俺に追いついたAIMの兵隊が、こちらへ駆けつけた。サクは敵将が散ったことを確認すると、大声で味方に伝える。AIMの兵士たちはその一報に歓喜した。
敵は、隊長を討ち取られたことで混乱に陥る。それから形勢は、一気に奇襲作戦の成功へと進んでいった。
龍二が傷口を押さえてうずくまる俺に寄ってくる。
「リーダー大丈夫か??」
俺は叫んだ。
「こんな傷ごときで死ぬほど、俺はやわじゃねえぞ!」
龍二は、苦笑いしながら心配してくれる。
「あんまり無茶はするなよ。
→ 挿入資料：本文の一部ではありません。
Context: an optimization exercise on an open-source flow, tuned for small area. The choices shown serve that exercise and are no tape-out recipe. Only simulation tests tie the RTL to the original design; equivalence was not proved.

Setup of run A:
## FIR
module FIR(
    input rst,
    input clk,
    input en,
    input signed [15:0] din,
    output reg signed [15:0] dout
    );
For scale: about 1400 cells after synthesis, ~35 I/O pins.
Settings: LEC_CHECK=0, CAP_MARGIN=20, CORE_MARGIN=2, CORE_UTILIZATION=50, CTS_BUF_LIST=sky130_fd_sc_hd__clkbuf_4 sky130_fd_sc_hd__clkbuf_8, CTS_CLUSTER_DIAMETER=60, CTS_CLUSTER_SIZE=20, GPL_TIMING_DRIVEN=0, HOLD_SLACK_MARGIN=0, SLEW_MARGIN=20; clock period 12.0 ns.
standard.sh (not shown) runs the stock make flow with config.mk's settings and CLKGATE_MAP_FILE= SYNTH_SCRIPT=/design/flow/synth_recipe.tcl, a recipe that flattens the netlist after the stock synthesis.
==> flow/flow/run.sh <==
#!/bin/bash
# Standard ORFS layout with three changes:
#  - after the standard synthesis, flow/polarity.py re-chooses the polarity of
#    the full adders to drop inverters (same function, same registers);
#  - ports are buffered with buf_1 cells;
#  - clock tree synthesis adds no dummy loads (the clock-tree settings are
#    otherwise those of config.mk).
set -euo pipefail
R=orfs/results/$FLOW_PLATFORM/FIR/base
bash standard.sh synth > synth.log 2>&1
python3 flow/polarity.py $R/1_2_yosys.v > polarity.log 2>&1
CTS="-sink_clustering_enable -repair_clock_nets -sink_clustering_size 20 -sink_clustering_max_diameter 60 -buf_list {sky130_fd_sc_hd__clkbuf_4 sky130_fd_sc_hd__clkbuf_8} -dont_use_dummy_load"
bash standard.sh BUFFER_PORTS_ARGS="-buffer_cell sky130_fd_sc_hd__buf_1" CTS_ARGS="$CTS" finish > layout.log 2>&1
==> flow/flow/polarity.py <==
#!/usr/bin/env python3
"""Re-choose the polarity of full adders in a mapped netlist to remove inverters.

A full adder is self-dual: FA(~a, ~b, ~c) = ~FA(a, b, c) on both outputs.  The
synthesised netlist has inverters between full adders; this script removes every
inverter, picks for each sky130 fa cell whether it computes on true or on
complemented values, and adds back one inverter per signal that still has a load
needing the other polarity.  The function of the netlist is unchanged.
usage: polarity.py netlist.v  (rewritten in place)
"""
import re, sys, random

path = sys.argv[1]
text = open(path).read()
OUTS = {'X', 'Y', 'Q', 'Q_N', 'SUM', 'COUT', 'HI', 'LO'}
inst_re = re.compile(r'^(\s*)(sky130_fd_sc_hd__\w+)\s+(\S+)\s*\((.*?)\);\n', re.S | re.M)
pin_re = re.compile(r'\.(\w+)\(([^()]*)\)')

insts = []
for m in inst_re.finditer(text):
    pins = [(p, n.strip()) for p, n in pin_re.findall(m.group(4))]
    insts.append(dict(span=m.span(), indent=m.group(1), type=m.group(2), name=m.group(3), pins=pins))

def fmt(n):
    return n + ' ' if n.startswith('\\') else n

def is_inv(t):
    return re.match(r'sky130_fd_sc_hd__(clk)?inv_\d+$', t) is not None
def is_fa(t):
    return re.match(r'sky130_fd_sc_hd__fa_\d+$', t) is not None
def is_const(n):
    return re.match(r"^\d+'[bh][01]$", n) is not None

driver = {}
for i, c in enumerate(insts):
    for p, n in c['pins']:
        if p in OUTS:
            driver[n] = (i, p)

# nets used outside instances (assigns, ports) keep their inverters
other = text
for c in reversed(insts):
    other = other[:c['span'][0]] + other[c['span'][1]:]
assign_nets = set()
for m in re.finditer(r'assign\s+(.*?);', other, re.S):
    for tok in re.findall(r'\\\S+|[A-Za-z_][\w$]*(?:\[\d+\])?', m.group(1)):
        assign_nets.add(tok)
outports = set()
for m in re.finditer(r'^\s*output\s+(?:\[(\d+):(\d+)\]\s*)?(\S+)\s*;', other, re.M):
    if m.group(1):
        for k in range(int(m.group(2)), int(m.group(1)) + 1):
            outports.add(f'{m.group(3)}[{k}]')
    else:
        outports.add(m.group(3))

# removable inverters: output net not an assign/port net
removable = set()
for i, c in enumerate(insts):
    if is_inv(c['type']):
        y = dict(c['pins'])['Y']
        if y not in assign_nets and y not in outports:
            removable.add(i)

def root(n):
    par = 0
    seen = 0
    while n in driver and driver[n][0] in removable:
        a = dict(insts[driver[n][0]]['pins'])['A']
        n = a; par ^= 1; seen += 1
        if seen > 100: raise SystemExit('inverter loop')
    return n, par

fa_ids = [i for i, c in enumerate(insts) if is_fa(c['type'])]
fa_index = {i: k for k, i in enumerate(fa_ids)}
# loads: (inst, pin, source, parity)
loads = {}
for i, c in enumerate(insts):
    if i in removable:
        continue
    for p, n in c['pins']:
        if p in OUTS or n == '':
            continue
        s, par = root(n)
        loads.setdefault(s, []).append((i, p, par))
src_fa = {}
for s in loads:
    if s in driver and driver[s][0] in fa_index:
        src_fa[s] = driver[s][0]

def need(s, L, pol):
    pd = pol.get(src_fa.get(s), 0)
    return L[2] ^ pol.get(L[0], 0) ^ pd

def cost_of(s, pol):
    if is_const(s):
        return 0
    return 1 if any(need(s, L, pol) for L in loads[s]) else 0

touch = {}
for s, Ls in loads.items():
    ids = set(L[0] for L in Ls if L[0] in fa_index)
    if s in src_fa:
        ids.add(src_fa[s])
    for i in ids:
        touch.setdefault(i, []).append(s)

def total(pol):
    return sum(cost_of(s, pol) for s in loads)

best = None
rng = random.Random(1)
for trial in range(20):
    pol = {i: (rng.random() < 0.5 if trial else 0) for i in fa_ids}
    improved = True
    while improved:
        improved = False
        order = fa_ids[:]
        rng.shuffle(order)
        for i in order:
            before = sum(cost_of(s, pol) for s in touch.get(i, []))
            pol[i] ^= 1
            after = sum(cost_of(s, pol) for s in touch.get(i, []))
            if after < before:
                improved = True
            else:
                pol[i] ^= 1
    t = total(pol)
    if best is None or t < best[0]:
        best = (t, dict(pol))
ninv_before = sum(1 for i in removable)
pol = best[1]

# rewrite
newpins = {}
new_insts = []
new_wires = []
invnet = {}
k = 0
for s, Ls in loads.items():
    for L in Ls:
        i, p, par = L
        if need(s, L, pol):
            if is_const(s):
                net = s[:-1] + ('0' if s[-1] == '1' else '1')
            else:
                if s not in invnet:
                    k += 1
                    invnet[s] = f'polinv_n{k}'
                    new_wires.append(invnet[s])
                    new_insts.append(f'  sky130_fd_sc_hd__inv_1 polinv_{k} (\n    .A({fmt(s)}),\n    .Y({invnet[s]})\n  );\n')
                net = invnet[s]
        else:
            net = s
        newpins[(i, p)] = net

out = []
pos = 0
for i, c in enumerate(insts):
    a, b = c['span']
    out.append(text[pos:a])
    pos = b
    if i in removable:
        continue
    pins = []
    for p, n in c['pins']:
        n2 = newpins.get((i, p), n)
        pins.append(f'    .{p}({fmt(n2)})')
    out.append(f"{c['indent']}{c['type']} {c['name']} (\n" + ',\n'.join(pins) + '\n  );\n')
tail = text[pos:]
m = tail.rfind('endmodule')
out.append(tail[:m] + ''.join(new_insts) + tail[m:])
res = ''.join(out)
decl = ''.join(f'  wire {w};\n' for w in new_wires)
res = re.sub(r'(\n\s*(?:wire|input|output)\b)', '\n' + decl.rstrip('\n') + r'\1', res, count=1) if decl else res
open(path, 'w').write(res)
print(f'polarity: inverters {ninv_before} removed, {k} added; fa flipped {sum(pol.values())} of {len(fa_ids)}')
Modified inputs, run B compared to run A
# run A
export LEC_CHECK = 0
export CAP_MARGIN = 20
export CORE_MARGIN = 2
export CORE_UTILIZATION = 50
export CTS_BUF_LIST = sky130_fd_sc_hd__clkbuf_4 sky130_fd_sc_hd__clkbuf_8
export CTS_CLUSTER_DIAMETER = 60
export CTS_CLUSTER_SIZE = 20
export GPL_TIMING_DRIVEN = 0
export HOLD_SLACK_MARGIN = 0
export SLEW_MARGIN = 20
create_clock -name core_clock -period 12.0 [get_ports {clk}]
# run B
export LEC_CHECK = 0
export CAP_MARGIN = 20
export CORE_MARGIN = 2
export CORE_UTILIZATION = 50
export CTS_BUF_LIST = sky130_fd_sc_hd__clkbuf_4 sky130_fd_sc_hd__clkbuf_8
export CTS_CLUSTER_DIAMETER = 60
export CTS_CLUSTER_SIZE = 20
export HOLD_SLACK_MARGIN = 0
export SLEW_MARGIN = 20
create_clock -name core_clock -period 12.0 [get_ports {clk}]
==> flow/flow/run.sh <==
#!/bin/bash
# Standard ORFS layout with two changes:
#  - after the standard synthesis, flow/polarity.py re-chooses the polarity of
#    the full adders to drop inverters (same function, same registers);
#  - ports are buffered with buf_1 cells.
set -euo pipefail
R=orfs/results/$FLOW_PLATFORM/FIR/base
bash standard.sh synth > synth.log 2>&1
python3 flow/polarity.py $R/1_2_yosys.v > polarity.log 2>&1
bash standard.sh BUFFER_PORTS_ARGS="-buffer_cell sky130_fd_sc_hd__buf_1" finish > layout.log 2>&1
--- a/flow/flow/polarity.py
+++ b/flow/flow/polarity.py
@@ -23,3 +22,0 @@
-
-def fmt(n):
-    return n + ' ' if n.startswith('\\') else n
@@ -150 +147 @@
-                    new_insts.append(f'  sky130_fd_sc_hd__inv_1 polinv_{k} (\n    .A({fmt(s)}),\n    .Y({invnet[s]})\n  );\n')
+                    new_insts.append(f'  sky130_fd_sc_hd__inv_1 polinv_{k} (\n    .A({s}),\n    .Y({invnet[s]})\n  );\n')
@@ -167 +164 @@
-        pins.append(f'    .{p}({fmt(n2)})')
+        pins.append(f'    .{p}({n2})')
==> comparison <==
Run B did not finish; a tool error ended it in 1_synth.
Modified inputs, run C compared to run B
# run B
export LEC_CHECK = 0
export CAP_MARGIN = 20
export CORE_MARGIN = 2
export CORE_UTILIZATION = 50
export CTS_BUF_LIST = sky130_fd_sc_hd__clkbuf_4 sky130_fd_sc_hd__clkbuf_8
export CTS_CLUSTER_DIAMETER = 60
export CTS_CLUSTER_SIZE = 20
export HOLD_SLACK_MARGIN = 0
export SLEW_MARGIN = 20
create_clock -name core_clock -period 12.0 [get_ports {clk}]
# run C
export LEC_CHECK = 0
export CAP_MARGIN = 20
export CORE_MARGIN = 2
export CORE_UTILIZATION = 50
export CTS_BUF_LIST = sky130_fd_sc_hd__clkbuf_4
export CTS_CLUSTER_DIAMETER = 40
export CTS_CLUSTER_SIZE = 12
export HOLD_SLACK_MARGIN = 0
export SLEW_MARGIN = 20
create_clock -name core_clock -period 12.0 [get_ports {clk}]
--- a/flow/flow/polarity.py
+++ b/flow/flow/polarity.py
@@ -22,0 +23,3 @@
+
+def fmt(n):
+    return n + ' ' if n.startswith('\\') else n
@@ -147 +150 @@
-                    new_insts.append(f'  sky130_fd_sc_hd__inv_1 polinv_{k} (\n    .A({s}),\n    .Y({invnet[s]})\n  );\n')
+                    new_insts.append(f'  sky130_fd_sc_hd__inv_1 polinv_{k} (\n    .A({fmt(s)}),\n    .Y({invnet[s]})\n  );\n')
@@ -164 +167 @@
-        pins.append(f'    .{p}({n2})')
+        pins.append(f'    .{p}({fmt(n2)})')
Run C | status: complete | timing, DRC, antenna: pass.

re-timing with driven ports:
No port has a modelled driver above. Below, the same layouts with a new extraction and two added sets of constraints.
Step 1 (the two cells are an assumption about what drives the block):
set clk [get_ports {clk}]
set_driving_cell -lib_cell sky130_fd_sc_hd__clkbuf_16 $clk
set_driving_cell -lib_cell sky130_fd_sc_hd__buf_2 [delete_from_list [all_inputs] $clk]
Step 2 also shifts input and output timing later by t, the mid clock arrival at the registers, as if the neighbouring blocks saw the same clock.
Slacks: no drivers / after step 1 / after step 2; pairs: no drivers / after step 1.
| run | t, ns | setup slack, ns | worst data-port slew with drivers (ns) | cell pins on the clock port's net |
|---|---|---|---|---|
| run A | 0.614 | 0.532 / 0.532 / 0.532 | 0.03 | 1 |
| run C | 0.845 | 0.673 / 0.673 / 0.673 | 0.04 | 1 |
After both steps every run listed still meets setup and hold.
」
俺は、傷のことなど忘れようと、更に強がる。
「龍二、サク、奇襲は成功だろう。でも、任務は終わってない。総崩れしてきた先発隊の残兵と北から来る新手に備えるんだ。」
サクがため息をついた。
「お前はよくやった。AIMの奇襲部隊の指揮は最高潮に上がっている。そこで少し休んでおけ。」
そういうと彼は、俺の代わりに兵士たちへ指示を出した。俺は、龍二に肩を担がれ立ち上がる。
そして、また叫ぶ。
「敵将討ち取ったぞ!!」
すると、近くにいた兵士たちが、再び歓声をあげた。
こうして、見事敵の背後を脅かすことに成功。AIM軍は、優勢に戦いを進めた。そして、敵の援軍が来る隙を与えず、戦を終息へと導いた。
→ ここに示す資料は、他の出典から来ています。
Source: an optimization exercise on an open RTL-to-GDS flow (aim: small area, a short achievable clock period and few clock cycles). Production flows keep margins and buffers that such runs may drop. The RTL was checked by simulation tests, not by an equivalence proof against the original design.

==> flow/design.v <==
module CLZ #(
  parameter width = 8,
  localparam index_width = $clog2(width)
  )(  
  input [width - 1 : 0] in,
  output reg [index_width : 0] index
);
integer i;
always @* begin
  index = width;
  for (i = 0; i < width; i = i + 1) begin
    if (in[i] == 1'b1) begin
      index = i;
    end
  end
end
endmodule
module divider#(
  parameter width = 25
)(
  input clk,
  input reset,
  input en,
  input [width - 1 : 0] num, den,
  output reg [width - 1 : 0] q, r,
  output reg done
);
integer count;
reg [width - 1 : 0] d;
wire [width : 0] s;
assign s = {1'b0, r} - {1'b0, d};
always @(posedge clk or posedge reset) begin
  if(reset) begin
    d <= 0;
    q <= 0;
    r <= 0;
    done <= 0;
    count <= 0;
  end else if(!en) begin
    d <= 0;
    q <= 0;
    r <= 0;
    done <= 0;
    count <= 0;
  end else begin
    if (count == 0) begin
      r <= num;
      q <= 0;
      d <= den;
      count <= count + 1;
    end else if (count < width) begin
      if (r == 0) begin
        done <= 1;
        count <= width;
      end else if (s[width]) begin
        r <= {r[width - 2 : 0], q[width - 1]};
        q <= q << 1;
        count <= count + 1;
      end else begin
        r <= {s[width - 1 : 0], q[width - 1]};
        q <= {q[width - 2 : 0], 1'b1};
        count <= count + 1;
      end
    end else begin
      done <= 1;
    end
  end
end
endmodule
module posit_extraction #(
  parameter posit_width = 8,   
  parameter es = 1,            
  localparam frac_width = posit_width - es - 3,  
  localparam regime_width = $clog2(posit_width) + 1   
  )(
  input clk,
  input reset,
  input en,
  input [posit_width - 1 : 0] posit,
  output reg sign,
  output reg [regime_width - 1 : 0] regime,
  output reg [es - 1 : 0] exponent,
  output reg [frac_width - 1 : 0] fraction,
  output reg [posit_width - 1 : 0] abs_posit,
  output reg zero,
  output reg exception_flag
);
wire [posit_width - 2 : 0] twos_comp;  
wire [posit_width - 2 : 0] abs_regime;
wire [regime_width - 1: 0] index;
wire [regime_width - 2 : 0] zero_count;
wire [posit_width - 4 : 0] temp;
wire temp_sign, zero_temp, exception_temp;
assign zero_temp = ~|posit;
assign temp_sign = posit[posit_width - 1];
assign exception_temp = posit[posit_width - 1] & ~(|posit[posit_width - 2 : 0]);  
assign twos_comp = ({(posit_width){posit[posit_width - 1]}} ^ posit[posit_width - 1 : 0]) + posit[posit_width - 1];
assign abs_regime = {(posit_width - 1){twos_comp[posit_width - 2]}} ^ twos_comp[posit_width - 2 : 0];
assign zero_count = posit_width - index - 2;
assign temp = twos_comp[posit_width - 4 : 0] << (zero_count - 1);
CLZ #(posit_width - 1) count_leading_bit (
  .in(abs_regime),
  .index(index)
);
always @(posedge clk or posedge reset) begin
  if (reset) begin
    sign <= 0;
    regime <= 0;
    exponent <= 0;
    fraction <= 0;
    abs_posit <= 0;
    zero <= 0;
    exception_flag <= 0;
  end else if (!en) begin
    sign <= 0;
    regime <= 0;
    exponent <= 0;
    fraction <= 0;
    abs_posit <= 0;
    zero <= 0;
    exception_flag <= 0;
  end else if (en) begin
    sign <= temp_sign;
    regime <= (twos_comp[posit_width - 2]) ? zero_count - 1 : -zero_count;  
    exponent <= temp[posit_width - 4 : frac_width];
    fraction <= temp[frac_width - 1 : 0];
    abs_posit <= twos_comp;
    zero <= zero_temp;
    exception_flag <= exception_temp;
  end
end
endmodule
module posit_scalar #(
  parameter posit_width = 8,   
  parameter es = 1,            
  localparam regime_width = $clog2(posit_width) + 1,   
  localparam frac_width = posit_width - es - 3,  
  localparam scale_width = es + regime_width,  
  localparam signed [scale_width-1:0] max_sf = (1 << es) * (posit_width - 2)  
  )(
  input clk,
  input reset,   
  input en,     
  input [1:0] opcode,  
  input a_zero_in, b_zero_in,
  input a_sign, b_sign,
  input [regime_width - 1 : 0] a_regime, b_regime,
  input [es - 1 : 0] a_exponent, b_exponent,
  input [frac_width - 1 : 0] a_fraction, b_fraction,
  input [posit_width - 1 : 0] a_abs, b_abs,
  input a_exception, b_exception,
  output reg greater_sign, smaller_sign,
  output reg [frac_width - 1 : 0] greater_fraction, smaller_fraction,
  output reg [scale_width - 1 : 0] shift, greater_sf,
  output reg a_zero_out, b_zero_out,
  output reg greater_is_a,
  output reg exception_flag
);
wire a_greater_b;
wire a_b_sf_same;
wire a_b_frac_same;
wire a_b_sign_dif;
wire sum_zero;
wire signed [scale_width - 1 : 0] ZERO_SF;
wire [scale_width - 1 : 0] a_sf, b_sf, a_abs_sf, b_abs_sf;
wire [scale_width * 2 : 0] mul_result_sf, div_result_sf;
wire a_zero_temp, b_zero_temp;
function [scale_width - 1 : 0] MaxMin_sf (input [scale_width * 2 : 0] in); 
    begin
        MaxMin_sf = ($signed(in) >  max_sf) ? max_sf :
                  ($signed(in) < -max_sf) ? -max_sf : in;
    end 
endfunction
assign a_zero_temp = a_zero_in;
assign b_zero_temp = b_zero_in;
assign a_greater_b = (a_abs > b_abs) ? 1'b1 : 1'b0;  
assign a_sf = (a_regime << es) + a_exponent;  
assign b_sf = (b_regime << es) + b_exponent;
assign mul_result_sf = $signed(a_sf) + $signed(b_sf);
assign div_result_sf = $signed(a_sf) - $signed(b_sf);
assign a_b_sf_same = (a_sf == b_sf) ? 1'b1 : 1'b0;
assign a_b_frac_same = (a_fraction == b_fraction) ? 1'b1 : 1'b0;
assign a_b_sign_dif = (a_sign != b_sign) ? 1'b1 : 1'b0;
assign sum_zero = (a_b_sf_same & a_b_frac_same & a_b_sign_dif & (opcode != 2'b01) ) || 
                    (a_b_sf_same & a_b_frac_same & (opcode == 2'b01) & (a_sign == b_sign));
assign ZERO_SF = -(((posit_width - 1) << es) + 1);
assign a_abs_sf = ({(scale_width){a_sf[scale_width - 1]}} ^ a_sf[scale_width - 1: 0]) + a_sf[scale_width - 1];
assign b_abs_sf = ({(scale_width){b_sf[scale_width - 1]}} ^ b_sf[scale_width - 1: 0]) + b_sf[scale_width - 1];
always @(posedge clk or posedge reset) begin
  if (reset) begin
    greater_fraction <= 0;
    smaller_fraction <= 0;
    shift <= 0;
    greater_sf <= 0;
    greater_sign <= 0;
    smaller_sign <= 0;
    a_zero_out <= 0;
    b_zero_out <= 0;
    exception_flag <= 0;
    greater_is_a <= 0;
  end
  else if (en) begin
    a_zero_out <= a_zero_temp;
    b_zero_out <= b_zero_temp;
    exception_flag <= a_exception | b_exception; 
    greater_is_a <= a_greater_b;
      if (opcode[1]) begin
          if (opcode[0]) begin   
                greater_sf <= MaxMin_sf(div_result_sf);
          end
          else begin   
              greater_sf <= MaxMin_sf(mul_result_sf);
          end
          greater_sign <= a_sign;
          smaller_sign <= b_sign;
          greater_fraction <= a_fraction;
          smaller_fraction <= b_fraction;
      end
      else begin
          if (sum_zero) begin
              greater_fraction <= 0;
              smaller_fraction <= 0;
              greater_sign <= 0;
              smaller_sign <= 0;
              greater_sf <= ZERO_SF;
          end
          else if (a_greater_b) begin  
              greater_fraction <= a_fraction;
              smaller_fraction <= b_fraction;
              greater_sign <= a_sign;
              smaller_sign <= b_sign;
              greater_sf <= a_sf;
              if (!a_sf[scale_width - 1] & !b_sf[scale_width - 1]) begin     
                  shift <= a_sf - b_sf;   
              end
              else if (!a_sf[scale_width - 1] & b_sf[scale_width - 1]) begin   
                  shift <= a_abs_sf + b_abs_sf; 
              end
              else begin
                  shift <= b_abs_sf - a_abs_sf;  
              end
          end
          else begin   
              greater_sign <= b_sign;
              smaller_sign <= a_sign;
              greater_fraction <= b_fraction;
              smaller_fraction <= a_fraction;
              greater_sf <= b_sf;
              if(!a_sf[scale_width - 1] & !b_sf[scale_width - 1]) begin  
                shift <= b_sf - a_sf;
              end
              else if (a_sf[scale_width - 1] & !b_sf[scale_width - 1]) begin  
                shift <= a_abs_sf + b_abs_sf;
              end
              else begin
                shift <= a_abs_sf - b_abs_sf;  
              end          
          end
      end
    end
  end
endmodule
札幌官軍は戦車5台、死者5万の損失を出す大敗北。AIM軍は死者3千を出したが、大勝利を得る結果となった。
小舟に乗って静内城に帰還する時、サクは俺に言う。
「思ったよりも肝が据わってやがる。」
俺は、謙遜しておいた方が良いと考える。
「奇襲部隊が一枚岩になってくれたから勝てたのだ。感謝してる。」
サクは苦笑いをした。
「たまたまだ。」
こうして俺の初陣は、負傷したものの大成功で幕を閉じた。俺は、船の甲板に横たわり天に向かって手を伸ばした。
その手はもう震えてはいない。
そして思うのだ、身体が新しき時代に適用してきたのだと。日本最後の戦乱の時代に。
◇
俺たち奇襲部隊が城へ戻ると、他のAIM将兵や避難していたアイヌの住民たちから大きな喝采を浴びることになった。この奇襲作戦で、敵をおおいに混乱させることに成功。おかげで、予想以上の大勝利を生み出したのだ。この件をきっかけに、AIM内での青の革命団、および俺への評判と信用が高まったのは事実だ。今後の戦いにおいては、戦力の1つとして数えられることとなるのだという。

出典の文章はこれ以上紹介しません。